— WHAT YOU WILL DO —
Output the entries exactly.

Records drawn from a dataset

--- --- ---

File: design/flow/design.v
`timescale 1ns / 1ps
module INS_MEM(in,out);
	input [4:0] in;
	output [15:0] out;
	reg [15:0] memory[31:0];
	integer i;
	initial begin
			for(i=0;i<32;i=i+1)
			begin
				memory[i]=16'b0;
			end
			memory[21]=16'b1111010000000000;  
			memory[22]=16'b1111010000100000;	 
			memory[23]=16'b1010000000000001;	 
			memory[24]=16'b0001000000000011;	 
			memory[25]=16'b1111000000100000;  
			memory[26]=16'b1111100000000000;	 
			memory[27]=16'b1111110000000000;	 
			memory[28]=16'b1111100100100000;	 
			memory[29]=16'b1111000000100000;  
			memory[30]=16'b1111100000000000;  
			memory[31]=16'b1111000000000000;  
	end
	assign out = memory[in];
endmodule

--- --- ---

— ANSWER BOX —
File: design/flow/design.v
`timescale 1ns / 1ps
module INS_MEM(in,out);
	input [4:0] in;
	output [15:0] out;
	reg [15:0] memory[31:0];
	integer i;
	initial begin
			for(i=0;i<32;i=i+1)
			begin
				memory[i]=16'b0;
			end
			memory[21]=16'b1111010000000000;  
			memory[22]=16'b1111010000100000;	 
			memory[23]=16'b1010000000000001;	 
			memory[24]=16'b0001000000000011;	 
			memory[25]=16'b1111000000100000;  
			memory[26]=16'b1111100000000000;	 
			memory[27]=16'b1111110000000000;	 
			memory[28]=16'b1111100100100000;	 
			memory[29]=16'b1111000000100000;  
			memory[30]=16'b1111100000000000;  
			memory[31]=16'b1111000000000000;  
	end
	assign out = memory[in];
endmodule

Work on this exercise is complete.